L'odio, vent'anni dopo il cemento

Mathieu Kassovitz (1995)

Si rivede L’odio e niente è cambiato.

No — è peggio. Tutto è cambiato, ma nel senso sbagliato. Il film di Kassovitz, nel 1995, aveva la brutalità di una constatazione. Trent’anni dopo, la constatazione è diventata profezia realizzata, e la profezia è diventata paesaggio quotidiano.

La caduta continua

«Jusqu’ici tout va bien.» La frase è diventata un meme, una citazione da maglietta, un titolo di podcast. È stata recuperata, digerita, escreta dalla macchina culturale. Ma la caduta, lei, continua. L’uomo cade sempre. Il suolo non è ancora arrivato — o forse ci siamo semplicemente abituati a cadere.
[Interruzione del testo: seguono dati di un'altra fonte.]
## src/rtl/fcrq_pkg.sv

```systemverilog
// ----------------------------------------------------------------------------
// fcrq_pkg
// Shared types and constants for the Fenwick range count block.
// ----------------------------------------------------------------------------
package fcrq_pkg;

    // Tree capacity and node counter width
    localparam int MAX_SIZE = 1024;
    localparam int COUNT_W  = 32;
    localparam int ADDR_W   = $clog2(MAX_SIZE);

    // Field widths of the stream payloads
    localparam int POS_W    = 11;
    localparam int REQ_W    = 2;
    localparam int IN_DATA_W  = 40;  // three positions, padded to whole bytes
    localparam int OUT_DATA_W = 32;

    // Request kinds carried in s_tuser
    typedef enum logic [REQ_W-1:0] {
        REQ_INC   = 2'd0,
        REQ_QUERY = 2'd1,
        REQ_CLEAR = 2'd2
    } req_t;

    // Operations of the shared arithmetic unit
    typedef enum logic {
        OP_SAT_ADD = 1'b0,
        OP_SUB_FLOOR = 1'b1
    } arith_op_t;

    // Sequencer states
    typedef enum logic [2:0] {
        ST_CLEAR,
        ST_IDLE,
        ST_INC_RD,
        ST_INC_WR,
        ST_Q_RD,
        ST_Q_ACC,
        ST_DONE
    } fcrq_state_t;

endpackage

```

## src/rtl/fcrq_arith.sv

```systemverilog
// ----------------------------------------------------------------------------
// fcrq_arith
// Shared saturating add / floored subtract unit for node and prefix sums.
// ----------------------------------------------------------------------------
module fcrq_arith (
    input  fcrq_pkg::arith_op_t          op,
    input  logic [fcrq_pkg::COUNT_W-1:0] a,
    input  logic [fcrq_pkg::COUNT_W-1:0] b,
    output logic [fcrq_pkg::COUNT_W-1:0] res
);
    import fcrq_pkg::*;

    logic [COUNT_W:0] sum;

    // Add with one carry bit, subtract only when it cannot go negative
    always_comb begin
        sum = {1'b0, a} + {1'b0, b};
        unique case (op)
            OP_SAT_ADD: begin
                res = sum[COUNT_W] ? {COUNT_W{1'b1}} : sum[COUNT_W-1:0];
            end
            OP_SUB_FLOOR: begin
                res = (a > b) ? (a - b) : '0;
            end
            default: begin
                res = '0;
            end
        endcase
    end

endmodule

```

## config.mk

```make
export PLATFORM = sky130hd
export DESIGN_NAME = fcrq_arith
export DESIGN_NICKNAME = d
export VERILOG_FILES = /design/src/rtl/fcrq_pkg.sv /design/src/rtl/fcrq_arith.sv
export SDC_FILE = /design/constraint.sdc
export NUM_CORES = 1
export LEC_CHECK = 0
export BUFFER_PORTS_ARGS = -buffer_cell sky130_fd_sc_hd__buf_2
export CAP_MARGIN = 20
export CORE_ASPECT_RATIO = 0.6
export CORE_MARGIN = 8
export CORE_UTILIZATION = 40
export DETAILED_ROUTE_END_ITERATION = 8
export MAX_ROUTING_LAYER = met4
export PLACE_DENSITY_LB_ADDON = 0.15
export SYNTH_ARGS = -nofsm -noshare
export SYNTH_HDL_FRONTEND = slang
export SYNTH_SLANG_ARGS = --single-unit
```

## constraint.sdc

```tcl
create_clock -name vclk -period 19.2
set_clock_uncertainty 0.15 [all_clocks]
set_input_delay 5.76 -clock vclk [all_inputs]
set_output_delay 5.76 -clock vclk [all_outputs]
set_load 0.005 [all_outputs]
```

==> results of run 1 <==
per-stage QoR:
stage | hold WS [ns] | setup WS, ns | instance area, sq um
6_report | 11.83 | 3.64 | 4730
5_1_grt | 11.87 | 3.47 | 4730
4_1_cts | 11.83 | 3.74 | 4730
3_5_place_dp | 11.83 | 3.76 | 4730
3_3_place_gp | 11.82 | 3.75 | 4730
2_1_floorplan | 11.56 | 5.06 | 4260
`src/rtl/bchm_pkg.sv`:
```
`default_nettype none

package bchm_pkg;

  // Field widths
  localparam int MV_W    = 13;
  localparam int LUX_W   = 16;
  localparam int SLEEP_W = 17;
  localparam int PCT_W   = 7;
  localparam int DIFF_W  = 14;
  localparam int CODE_W  = 6;

  // Configuration port
  localparam int CFG_IDX_W  = 3;
  localparam int CFG_DATA_W = 17;

  // Packed stream widths (whole bytes)
  localparam int IN_DATA_W  = 48;
  localparam int OUT_DATA_W = 56;

  // Register indexes
  localparam logic [CFG_IDX_W-1:0] REG_OPTIMAL_MV  = 3'd0;
  localparam logic [CFG_IDX_W-1:0] REG_LOW_MV      = 3'd1;
  localparam logic [CFG_IDX_W-1:0] REG_FLOAT_MV    = 3'd2;
  localparam logic [CFG_IDX_W-1:0] REG_NIGHT_LUX   = 3'd3;
  localparam logic [CFG_IDX_W-1:0] REG_HARVEST_LUX = 3'd4;
  localparam logic [CFG_IDX_W-1:0] REG_LOW_SLEEP   = 3'd5;
  localparam logic [CFG_IDX_W-1:0] REG_CRIT_SLEEP  = 3'd6;

  // Reset values
  localparam logic [MV_W-1:0]    RST_OPTIMAL_MV  = 13'd3300;
  localparam logic [MV_W-1:0]    RST_LOW_MV      = 13'd3100;
  localparam logic [MV_W-1:0]    RST_FLOAT_MV    = 13'd3380;
  localparam logic [LUX_W-1:0]   RST_NIGHT_LUX   = 16'd10;
  localparam logic [LUX_W-1:0]   RST_HARVEST_LUX = 16'd1000;
  localparam logic [SLEEP_W-1:0] RST_LOW_SLEEP   = 17'd1800;
  localparam logic [SLEEP_W-1:0] RST_CRIT_SLEEP  = 17'd3600;
  localparam logic [MV_W-1:0]    RST_PREV_MV     = 13'd3300;

  // Charge table breakpoints (mV)
  localparam logic [MV_W-1:0] BP_FULL = 13'd3400;
  localparam logic [MV_W-1:0] BP_90   = 13'd3330;
  localparam logic [MV_W-1:0] BP_70   = 13'd3300;
  localparam logic [MV_W-1:0] BP_40   = 13'd3250;
  localparam logic [MV_W-1:0] BP_20   = 13'd3200;
  localparam logic [MV_W-1:0] BP_10   = 13'd3100;
  localparam logic [MV_W-1:0] BP_5    = 13'd3000;
  localparam logic [MV_W-1:0] BP_0    = 13'd2500;

  // Voltage code
  localparam logic [MV_W-1:0]   CODE_TOP_MV = 13'd3760;
  localparam logic [CODE_W-1:0] CODE_MAX    = 6'h3F;

  // Reciprocal multipliers: floor(x/c) = (x*M) >> S, exact over each range used
  localparam logic [10:0] M_DIV7   = 11'd74;    // x < 70
  localparam int          S_DIV7   = 9;
  localparam logic [10:0] M_DIV3   = 11'd86;    // x < 60
  localparam int          S_DIV3   = 8;
  localparam logic [10:0] M_DIV5A  = 11'd205;   // x < 150
  localparam int          S_DIV5A  = 10;
  localparam logic [10:0] M_DIV5B  = 11'd103;   // x < 100
  localparam int          S_DIV5B  = 9;
  localparam logic [10:0] M_DIV10  = 11'd103;   // x < 100
  localparam int          S_DIV10  = 10;
  localparam logic [10:0] M_DIV20A = 11'd103;   // x < 100
  localparam int          S_DIV20A = 11;
  localparam logic [10:0] M_DIV100 = 11'd656;   // x < 500
  localparam int          S_DIV100 = 16;
  localparam logic [10:0] M_DIV20B = 11'd1639;  // x < 1260
  localparam int          S_DIV20B = 15;

  // Health classes
  localparam logic [1:0] HEALTH_OPTIMAL  = 2'd0;
  localparam logic [1:0] HEALTH_LOW      = 2'd1;
  localparam logic [1:0] HEALTH_CRITICAL = 2'd2;

  // Solar classes
  localparam logic [1:0] SOLAR_NIGHT   = 2'd0;
  localparam logic [1:0] SOLAR_FLOAT   = 2'd1;
  localparam logic [1:0] SOLAR_HARVEST = 2'd2;
  localparam logic [1:0] SOLAR_DISCHG  = 2'd3;

  typedef struct packed {
    logic [MV_W-1:0]    optimal_mv;
    logic [MV_W-1:0]    low_mv;
    logic [MV_W-1:0]    float_mv;
    logic [LUX_W-1:0]   night_lux;
    logic [LUX_W-1:0]   harvest_lux;
    logic [SLEEP_W-1:0] low_sleep;
    logic [SLEEP_W-1:0] crit_sleep;
  } cfg_t;

  typedef struct packed {
    logic [MV_W-1:0]    battery_mv;
    logic [LUX_W-1:0]   light_level;
    logic [SLEEP_W-1:0] nominal_sleep;
    logic               sensor_fault;
    logic               reset_seen;
  } in_item_t;

  typedef struct packed {
    logic [PCT_W-1:0]   charge_percent;
    logic [1:0]         health_class;
    logic               throttle_needed;
    logic [DIFF_W-1:0]  voltage_change;
    logic [1:0]         solar_class;
    logic [SLEEP_W-1:0] advised_sleep;
    logic [7:0]         payload_byte;
  } out_item_t;

endpackage

`default_nettype wire

```
`src/rtl/bchm_cfg_regs.sv`:
```
`default_nettype none

module bchm_cfg_regs (
  input  wire logic                            clk,
  input  wire logic                            rst_n,
  input  wire logic                            wr_en,
  input  wire logic [bchm_pkg::CFG_IDX_W-1:0]  wr_idx,
  input  wire logic [bchm_pkg::CFG_DATA_W-1:0] wr_data,
  output bchm_pkg::cfg_t                       cfg
);

  bchm_pkg::cfg_t cfg_r;

  // Register file; unknown indexes are dropped
  always_ff @(posedge clk) begin
    if (!rst_n) begin
      cfg_r.optimal_mv  <= bchm_pkg::RST_OPTIMAL_MV;
      cfg_r.low_mv      <= bchm_pkg::RST_LOW_MV;
      cfg_r.float_mv    <= bchm_pkg::RST_FLOAT_MV;
      cfg_r.night_lux   <= bchm_pkg::RST_NIGHT_LUX;
      cfg_r.harvest_lux <= bchm_pkg::RST_HARVEST_LUX;
      cfg_r.low_sleep   <= bchm_pkg::RST_LOW_SLEEP;
      cfg_r.crit_sleep  <= bchm_pkg::RST_CRIT_SLEEP;
    end else if (wr_en) begin
      case (wr_idx)
        bchm_pkg::REG_OPTIMAL_MV:  cfg_r.optimal_mv  <= wr_data[bchm_pkg::MV_W-1:0];
        bchm_pkg::REG_LOW_MV:      cfg_r.low_mv      <= wr_data[bchm_pkg::MV_W-1:0];
        bchm_pkg::REG_FLOAT_MV:    cfg_r.float_mv    <= wr_data[bchm_pkg::MV_W-1:0];
        bchm_pkg::REG_NIGHT_LUX:   cfg_r.night_lux   <= wr_data[bchm_pkg::LUX_W-1:0];
        bchm_pkg::REG_HARVEST_LUX: cfg_r.harvest_lux <= wr_data[bchm_pkg::LUX_W-1:0];
        bchm_pkg::REG_LOW_SLEEP:   cfg_r.low_sleep   <= wr_data[bchm_pkg::SLEEP_W-1:0];
        bchm_pkg::REG_CRIT_SLEEP:  cfg_r.crit_sleep  <= wr_data[bchm_pkg::SLEEP_W-1:0];
        default: ;
      endcase
    end
  end

  assign cfg = cfg_r;

endmodule

`default_nettype wire

```
`src/rtl/bchm_eval.sv`:
```
`default_nettype none

module bchm_eval (
  input  wire bchm_pkg::cfg_t             cfg,
  input  wire bchm_pkg::in_item_t         item,
  input  wire logic [bchm_pkg::MV_W-1:0]  prev_mv,
  output bchm_pkg::out_item_t             res
);

  logic [bchm_pkg::MV_W-1:0]    v;
  logic [bchm_pkg::MV_W-1:0]    d90, d70, d40, d20, d10, d5, d0;
  logic [21:0]                  p90, p70, p40, p20, p10, p5, p0, pcode;
  logic [bchm_pkg::PCT_W-1:0]   charge;
  logic [1:0]                   health;
  logic [bchm_pkg::DIFF_W-1:0]  diff;
  logic                         rising;
  logic [1:0]                   solar;
  logic [bchm_pkg::SLEEP_W-1:0] sleep;
  logic [bchm_pkg::CODE_W-1:0]  code;
  logic [6:0]                   code_raw;

  assign v = item.battery_mv;

  // Segment offsets (only meaningful inside their own segment)
  assign d90 = v - bchm_pkg::BP_90;
  assign d70 = v - bchm_pkg::BP_70;
  assign d40 = v - bchm_pkg::BP_40;
  assign d20 = v - bchm_pkg::BP_20;
  assign d10 = v - bchm_pkg::BP_10;
  assign d5  = v - bchm_pkg::BP_5;
  assign d0  = v - bchm_pkg::BP_0;

  // Per-segment scaled quotients by reciprocal multiply
  assign p90   = 22'(d90[6:0])       * 22'(bchm_pkg::M_DIV7);
  assign p70   = 22'({d70[5:0], 1'b0}) * 22'(bchm_pkg::M_DIV3);
  assign p40   = 22'(d40[5:0] * 8'd3)  * 22'(bchm_pkg::M_DIV5A);
  assign p20   = 22'({d20[5:0], 1'b0}) * 22'(bchm_pkg::M_DIV5B);
  assign p10   = 22'(d10[6:0])       * 22'(bchm_pkg::M_DIV10);
  assign p5    = 22'(d5[6:0])        * 22'(bchm_pkg::M_DIV20A);
  assign p0    = 22'(d0[8:0])        * 22'(bchm_pkg::M_DIV100);
  assign pcode = 22'(d0[10:0])       * 22'(bchm_pkg::M_DIV20B);

  // Piecewise-linear charge select
  always_comb begin
    if (v >= bchm_pkg::BP_FULL)
      charge = 7'd100;
    else if (v >= bchm_pkg::BP_90)
      charge = 7'd90 + 7'(p90 >> bchm_pkg::S_DIV7);
    else if (v >= bchm_pkg::BP_70)
      charge = 7'd70 + 7'(p70 >> bchm_pkg::S_DIV3);
    else if (v >= bchm_pkg::BP_40)
      charge = 7'd40 + 7'(p40 >> bchm_pkg::S_DIV5A);
    else if (v >= bchm_pkg::BP_20)
      charge = 7'd20 + 7'(p20 >> bchm_pkg::S_DIV5B);
    else if (v >= bchm_pkg::BP_10)
      charge = 7'd10 + 7'(p10 >> bchm_pkg::S_DIV10);
    else if (v >= bchm_pkg::BP_5)
      charge = 7'd5 + 7'(p5 >> bchm_pkg::S_DIV20A);
    else if (v >= bchm_pkg::BP_0)
      charge = 7'(p0 >> bchm_pkg::S_DIV100);
    else
      charge = '0;
  end

  // Health thresholds
  always_comb begin
    if (v >= cfg.optimal_mv)  health = bchm_pkg::HEALTH_OPTIMAL;
    else if (v >= cfg.low_mv) health = bchm_pkg::HEALTH_LOW;
    else                      health = bchm_pkg::HEALTH_CRITICAL;
  end

  // Signed change from previous sample
  assign diff   = {1'b0, v} - {1'b0, prev_mv};
  assign rising = !diff[bchm_pkg::DIFF_W-1] && (diff != '0);

  // Solar class, first matching test wins
  always_comb begin
    if (item.light_level < cfg.night_lux)
      solar = bchm_pkg::SOLAR_NIGHT;
    else if (v >= cfg.float_mv)
      solar = bchm_pkg::SOLAR_FLOAT;
    else if (rising && (item.light_level >= cfg.harvest_lux))
      solar = bchm_pkg::SOLAR_HARVEST;
    else
      solar = bchm_pkg::SOLAR_DISCHG;
  end

  // Sleep clamp by health
  always_comb begin
    case (health)
      bchm_pkg::HEALTH_CRITICAL: sleep = cfg.crit_sleep;
      bchm_pkg::HEALTH_LOW:
        sleep = (item.nominal_sleep < cfg.low_sleep) ? cfg.low_sleep : item.nominal_sleep;
      default: sleep = item.nominal_sleep;
    endcase
  end

  // Six-bit voltage code, saturating
  assign code_raw = 7'(pcode >> bchm_pkg::S_DIV20B);
  always_comb begin
    if (v <= bchm_pkg::BP_0)
      code = '0;
    else if (v >= bchm_pkg::CODE_TOP_MV)
      code = bchm_pkg::CODE_MAX;
    else if (code_raw > 7'(bchm_pkg::CODE_MAX))
      code = bchm_pkg::CODE_MAX;
    else
      code = code_raw[bchm_pkg::CODE_W-1:0];
  end

  assign res.charge_percent  = charge;
  assign res.health_class    = health;
  assign res.throttle_needed = (health != bchm_pkg::HEALTH_OPTIMAL);
  assign res.voltage_change  = diff;
  assign res.solar_class     = solar;
  assign res.advised_sleep   = sleep;
  assign res.payload_byte    = {item.reset_seen, item.sensor_fault, code};

endmodule

`default_nettype wire

```
`src/rtl/battery_charge_and_health_monitor.sv`:
```
`default_nettype none

// Battery monitor: each input beat (voltage, light, nominal sleep, two flags)
// yields one result beat with charge percent, health class and throttle flag,
// signed change from the previous sample, solar class, clamped sleep time and
// a packed telemetry byte. Throughput is one beat per clock unless out_tready
// stalls the output. An accepted beat sits in the input register, passes one
// combinational evaluation and lands in the result register, which drives
// out_tvalid, and leaves when out_tready is high. The
// previous-voltage state advances as a beat moves into the result register.
// Config writes are taken every cycle (cfg_ready is always high) and must
// only happen while the block is idle.

module battery_charge_and_health_monitor (
  input  wire logic                            clk,
  input  wire logic                            rst_n,
  // in_tdata, low bit up: battery_mv[12:0], light_level[28:13],
  // nominal_sleep[45:29], sensor_fault[46], reset_seen[47]
  input  wire logic                            in_tvalid,
  output logic                                 in_tready,
  input  wire logic [bchm_pkg::IN_DATA_W-1:0]  in_tdata,
  // out_tdata, low bit up: charge_percent[6:0], health_class[8:7],
  // throttle_needed[9], voltage_change[23:10], solar_class[25:24],
  // advised_sleep[42:26], payload_byte[50:43], zero fill[55:51]
  output logic                                 out_tvalid,
  input  wire logic                            out_tready,
  output logic [bchm_pkg::OUT_DATA_W-1:0]      out_tdata,
  input  wire logic                            cfg_valid,
  output logic                                 cfg_ready,
  input  wire logic [bchm_pkg::CFG_IDX_W-1:0]  cfg_index,
  input  wire logic [bchm_pkg::CFG_DATA_W-1:0] cfg_data
);

  bchm_pkg::cfg_t      cfg;
  bchm_pkg::in_item_t  in_item;
  bchm_pkg::in_item_t  s1_item_r;
  bchm_pkg::out_item_t res;
  bchm_pkg::out_item_t s2_res_r;
  logic                s1_vld_r;
  logic                s2_vld_r;
  logic [bchm_pkg::MV_W-1:0] prev_mv_r;
  logic                adv;

  assign cfg_ready = 1'b1;

  bchm_cfg_regs u_cfg (
    .clk     (clk),
    .rst_n   (rst_n),
    .wr_en   (cfg_valid),
    .wr_idx  (cfg_index),
    .wr_data (cfg_data),
    .cfg     (cfg)
  );

  // Unpack input beat
  assign in_item.battery_mv    = in_tdata[12:0];
  assign in_item.light_level   = in_tdata[28:13];
  assign in_item.nominal_sleep = in_tdata[45:29];
  assign in_item.sensor_fault  = in_tdata[46];
  assign in_item.reset_seen    = in_tdata[47];

  // Pipeline flow control
  assign adv       = !s2_vld_r || out_tready;
  assign in_tready = !s1_vld_r || adv;

  always_ff @(posedge clk) begin
    if (!rst_n) begin
      s1_vld_r  <= 1'b0;
      s2_vld_r  <= 1'b0;
      prev_mv_r <= bchm_pkg::RST_PREV_MV;
    end else begin
      if (in_tready) s1_vld_r <= in_tvalid;
      if (adv)       s2_vld_r <= s1_vld_r;
      if (adv && s1_vld_r) prev_mv_r <= s1_item_r.battery_mv;
    end
  end

  // Payload registers
  always_ff @(posedge clk) begin
    if (in_tvalid && in_tready) s1_item_r <= in_item;
    if (adv && s1_vld_r)        s2_res_r  <= res;
  end

  bchm_eval u_eval (
    .cfg     (cfg),
    .item    (s1_item_r),
    .prev_mv (prev_mv_r),
    .res     (res)
  );

  // Pack result beat
  assign out_tvalid = s2_vld_r;
  assign out_tdata  = {5'd0, s2_res_r.payload_byte, s2_res_r.advised_sleep,
                       s2_res_r.solar_class, s2_res_r.voltage_change,
                       s2_res_r.throttle_needed, s2_res_r.health_class,
                       s2_res_r.charge_percent};

endmodule

`default_nettype wire
```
Ciò che il film non poteva prevedere

Kassovitz non poteva prevedere che la banlieue sarebbe diventata un genere cinematografico. Che la rabbia sarebbe stata estetizzata, formattata, premiata a Cannes. Che dei registi avrebbero filmato la miseria in Dolby Atmos e che i critici avrebbero parlato di «sguardo necessario».

L’odio non è uno «sguardo necessario». È un urlo. E un urlo non si critica. Lo si ascolta o lo si fugge.

Oggi

Oggi le cité hanno telecamere di sorveglianza ma non telecamere da cinema. Le immagini della banlieue sono immagini di controllo, non di creazione. Il bianco e nero di Kassovitz era una scelta estetica. Il bianco e nero delle telecamere di sorveglianza è una scelta economica.

La differenza tra i due è tutto il cinema.


Non si tratta di rivedere L’odio. Si tratta di capire perché abbiamo ancora bisogno di rivederlo.